======== Task data ========

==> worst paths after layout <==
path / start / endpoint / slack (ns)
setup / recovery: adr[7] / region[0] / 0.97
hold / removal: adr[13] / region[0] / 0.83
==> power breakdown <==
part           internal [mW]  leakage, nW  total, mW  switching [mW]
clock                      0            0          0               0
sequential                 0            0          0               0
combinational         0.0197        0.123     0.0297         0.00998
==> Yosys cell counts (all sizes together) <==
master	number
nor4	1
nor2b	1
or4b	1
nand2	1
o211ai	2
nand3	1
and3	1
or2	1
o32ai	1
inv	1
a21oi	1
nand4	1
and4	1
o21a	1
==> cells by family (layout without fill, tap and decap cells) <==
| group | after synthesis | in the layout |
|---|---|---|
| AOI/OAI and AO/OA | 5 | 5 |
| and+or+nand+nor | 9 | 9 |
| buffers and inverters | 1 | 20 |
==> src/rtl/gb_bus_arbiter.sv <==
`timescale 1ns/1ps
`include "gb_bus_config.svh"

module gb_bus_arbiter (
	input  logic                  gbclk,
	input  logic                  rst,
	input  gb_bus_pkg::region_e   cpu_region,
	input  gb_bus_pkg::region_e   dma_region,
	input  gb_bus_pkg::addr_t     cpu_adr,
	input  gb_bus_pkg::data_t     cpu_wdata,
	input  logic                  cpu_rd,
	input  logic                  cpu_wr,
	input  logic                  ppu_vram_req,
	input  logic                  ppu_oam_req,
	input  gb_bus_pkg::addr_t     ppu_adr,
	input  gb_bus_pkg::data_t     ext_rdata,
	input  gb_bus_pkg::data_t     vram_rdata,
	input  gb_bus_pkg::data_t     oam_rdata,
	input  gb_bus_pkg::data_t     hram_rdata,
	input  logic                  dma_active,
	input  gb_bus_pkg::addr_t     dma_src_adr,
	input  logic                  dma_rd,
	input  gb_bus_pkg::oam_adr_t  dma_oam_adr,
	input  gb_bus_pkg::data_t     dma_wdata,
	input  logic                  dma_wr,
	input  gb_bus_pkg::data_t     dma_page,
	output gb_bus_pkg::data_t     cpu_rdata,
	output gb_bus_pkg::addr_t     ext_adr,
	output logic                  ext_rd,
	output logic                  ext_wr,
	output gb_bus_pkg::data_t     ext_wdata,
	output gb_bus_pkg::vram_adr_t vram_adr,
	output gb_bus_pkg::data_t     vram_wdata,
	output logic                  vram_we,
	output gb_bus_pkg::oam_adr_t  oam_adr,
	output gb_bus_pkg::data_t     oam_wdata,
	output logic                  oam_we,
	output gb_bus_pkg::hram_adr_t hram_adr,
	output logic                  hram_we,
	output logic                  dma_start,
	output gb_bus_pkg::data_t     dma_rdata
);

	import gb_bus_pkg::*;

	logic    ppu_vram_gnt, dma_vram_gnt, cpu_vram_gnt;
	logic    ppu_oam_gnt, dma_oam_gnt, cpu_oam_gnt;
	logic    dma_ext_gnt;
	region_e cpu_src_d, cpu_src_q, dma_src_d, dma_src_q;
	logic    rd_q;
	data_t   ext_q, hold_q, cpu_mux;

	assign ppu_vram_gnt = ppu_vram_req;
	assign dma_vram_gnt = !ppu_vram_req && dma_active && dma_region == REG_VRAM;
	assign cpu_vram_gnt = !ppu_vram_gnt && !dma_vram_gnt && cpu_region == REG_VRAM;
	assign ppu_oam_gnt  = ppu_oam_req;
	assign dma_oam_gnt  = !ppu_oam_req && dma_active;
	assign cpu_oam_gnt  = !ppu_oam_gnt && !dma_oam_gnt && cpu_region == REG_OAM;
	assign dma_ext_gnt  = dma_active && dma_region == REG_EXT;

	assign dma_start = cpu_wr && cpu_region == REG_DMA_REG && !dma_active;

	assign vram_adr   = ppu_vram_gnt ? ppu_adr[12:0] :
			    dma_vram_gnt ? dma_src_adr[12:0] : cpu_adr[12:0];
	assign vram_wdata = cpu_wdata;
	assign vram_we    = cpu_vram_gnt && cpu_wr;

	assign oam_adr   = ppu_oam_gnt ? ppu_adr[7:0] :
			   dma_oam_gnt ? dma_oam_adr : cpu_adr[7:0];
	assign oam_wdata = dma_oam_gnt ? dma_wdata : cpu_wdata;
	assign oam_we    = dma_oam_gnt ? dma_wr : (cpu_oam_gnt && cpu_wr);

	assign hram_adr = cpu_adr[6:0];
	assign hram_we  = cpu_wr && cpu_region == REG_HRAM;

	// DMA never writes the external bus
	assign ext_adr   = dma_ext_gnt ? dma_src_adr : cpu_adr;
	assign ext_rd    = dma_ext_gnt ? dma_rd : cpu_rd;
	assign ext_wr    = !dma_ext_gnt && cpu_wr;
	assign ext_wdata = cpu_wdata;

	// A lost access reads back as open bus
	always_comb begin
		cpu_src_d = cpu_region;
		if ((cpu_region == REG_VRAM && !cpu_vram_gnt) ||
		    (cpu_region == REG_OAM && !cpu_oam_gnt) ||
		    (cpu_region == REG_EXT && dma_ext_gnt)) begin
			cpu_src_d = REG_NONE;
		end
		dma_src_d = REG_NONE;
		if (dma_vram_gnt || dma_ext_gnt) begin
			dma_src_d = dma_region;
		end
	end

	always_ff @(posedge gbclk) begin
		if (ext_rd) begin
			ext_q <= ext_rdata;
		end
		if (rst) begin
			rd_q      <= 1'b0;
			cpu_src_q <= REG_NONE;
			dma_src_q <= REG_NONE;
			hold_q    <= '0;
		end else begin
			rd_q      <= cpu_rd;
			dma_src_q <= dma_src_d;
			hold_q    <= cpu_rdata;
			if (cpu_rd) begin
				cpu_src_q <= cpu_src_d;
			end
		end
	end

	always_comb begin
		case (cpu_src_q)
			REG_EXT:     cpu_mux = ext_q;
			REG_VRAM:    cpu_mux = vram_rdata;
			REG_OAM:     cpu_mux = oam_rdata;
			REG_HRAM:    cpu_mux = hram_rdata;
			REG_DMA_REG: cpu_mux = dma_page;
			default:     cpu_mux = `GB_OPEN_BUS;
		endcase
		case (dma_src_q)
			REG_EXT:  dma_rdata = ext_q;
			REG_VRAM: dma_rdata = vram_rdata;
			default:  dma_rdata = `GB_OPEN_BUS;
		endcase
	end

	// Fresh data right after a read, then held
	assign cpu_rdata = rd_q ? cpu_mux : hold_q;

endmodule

========
======== Task data ========

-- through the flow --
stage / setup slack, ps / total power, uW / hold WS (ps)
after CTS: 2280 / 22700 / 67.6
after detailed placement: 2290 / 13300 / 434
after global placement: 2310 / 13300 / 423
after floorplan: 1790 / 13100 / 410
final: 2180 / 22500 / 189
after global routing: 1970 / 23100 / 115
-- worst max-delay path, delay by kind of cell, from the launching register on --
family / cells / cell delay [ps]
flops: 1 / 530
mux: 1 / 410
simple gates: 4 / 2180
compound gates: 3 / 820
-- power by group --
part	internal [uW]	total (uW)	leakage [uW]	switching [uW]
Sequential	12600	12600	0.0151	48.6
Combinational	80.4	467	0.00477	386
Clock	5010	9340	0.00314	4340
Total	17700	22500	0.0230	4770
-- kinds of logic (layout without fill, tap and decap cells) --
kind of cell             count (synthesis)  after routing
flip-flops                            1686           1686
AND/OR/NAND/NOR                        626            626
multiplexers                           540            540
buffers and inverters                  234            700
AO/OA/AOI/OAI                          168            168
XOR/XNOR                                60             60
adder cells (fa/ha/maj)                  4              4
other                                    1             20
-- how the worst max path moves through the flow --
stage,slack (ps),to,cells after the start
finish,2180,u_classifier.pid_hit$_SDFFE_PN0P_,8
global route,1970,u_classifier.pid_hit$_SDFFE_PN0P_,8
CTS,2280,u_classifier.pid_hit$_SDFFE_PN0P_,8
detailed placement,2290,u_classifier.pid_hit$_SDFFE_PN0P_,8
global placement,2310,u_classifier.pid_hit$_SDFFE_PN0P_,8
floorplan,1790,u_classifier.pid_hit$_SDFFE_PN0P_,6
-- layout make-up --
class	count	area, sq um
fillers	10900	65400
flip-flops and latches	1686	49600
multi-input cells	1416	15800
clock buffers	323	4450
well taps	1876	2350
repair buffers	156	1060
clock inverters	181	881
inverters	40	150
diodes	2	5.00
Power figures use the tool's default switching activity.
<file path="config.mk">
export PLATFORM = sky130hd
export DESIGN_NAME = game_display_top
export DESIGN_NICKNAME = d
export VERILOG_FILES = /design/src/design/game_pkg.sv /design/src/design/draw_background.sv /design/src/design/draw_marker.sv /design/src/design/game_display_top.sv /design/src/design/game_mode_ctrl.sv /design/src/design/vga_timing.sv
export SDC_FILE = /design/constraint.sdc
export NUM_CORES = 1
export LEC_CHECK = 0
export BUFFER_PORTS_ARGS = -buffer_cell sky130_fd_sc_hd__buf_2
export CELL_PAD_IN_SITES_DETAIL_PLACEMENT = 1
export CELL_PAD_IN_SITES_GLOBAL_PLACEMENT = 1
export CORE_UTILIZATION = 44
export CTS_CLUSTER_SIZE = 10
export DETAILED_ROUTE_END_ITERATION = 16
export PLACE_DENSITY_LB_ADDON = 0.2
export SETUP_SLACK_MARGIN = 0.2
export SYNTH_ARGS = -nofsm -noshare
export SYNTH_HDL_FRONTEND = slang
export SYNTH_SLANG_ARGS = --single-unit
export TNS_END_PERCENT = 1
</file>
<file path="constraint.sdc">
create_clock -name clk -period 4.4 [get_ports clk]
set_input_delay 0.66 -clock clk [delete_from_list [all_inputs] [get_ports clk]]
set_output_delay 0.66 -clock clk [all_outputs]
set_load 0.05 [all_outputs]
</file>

========

Return, word for word, the lines of the data above from the line with "after global placement: 2310 / 13300 / 423" through the line with "adder cells (fa/ha/maj)", inclusive.

### Task answer
after global placement: 2310 / 13300 / 423
after floorplan: 1790 / 13100 / 410
final: 2180 / 22500 / 189
after global routing: 1970 / 23100 / 115
-- worst max-delay path, delay by kind of cell, from the launching register on --
family / cells / cell delay [ps]
flops: 1 / 530
mux: 1 / 410
simple gates: 4 / 2180
compound gates: 3 / 820
-- power by group --
part	internal [uW]	total (uW)	leakage [uW]	switching [uW]
Sequential	12600	12600	0.0151	48.6
Combinational	80.4	467	0.00477	386
Clock	5010	9340	0.00314	4340
Total	17700	22500	0.0230	4770
-- kinds of logic (layout without fill, tap and decap cells) --
kind of cell             count (synthesis)  after routing
flip-flops                            1686           1686
AND/OR/NAND/NOR                        626            626
multiplexers                           540            540
buffers and inverters                  234            700
AO/OA/AOI/OAI                          168            168
XOR/XNOR                                60             60
adder cells (fa/ha/maj)                  4              4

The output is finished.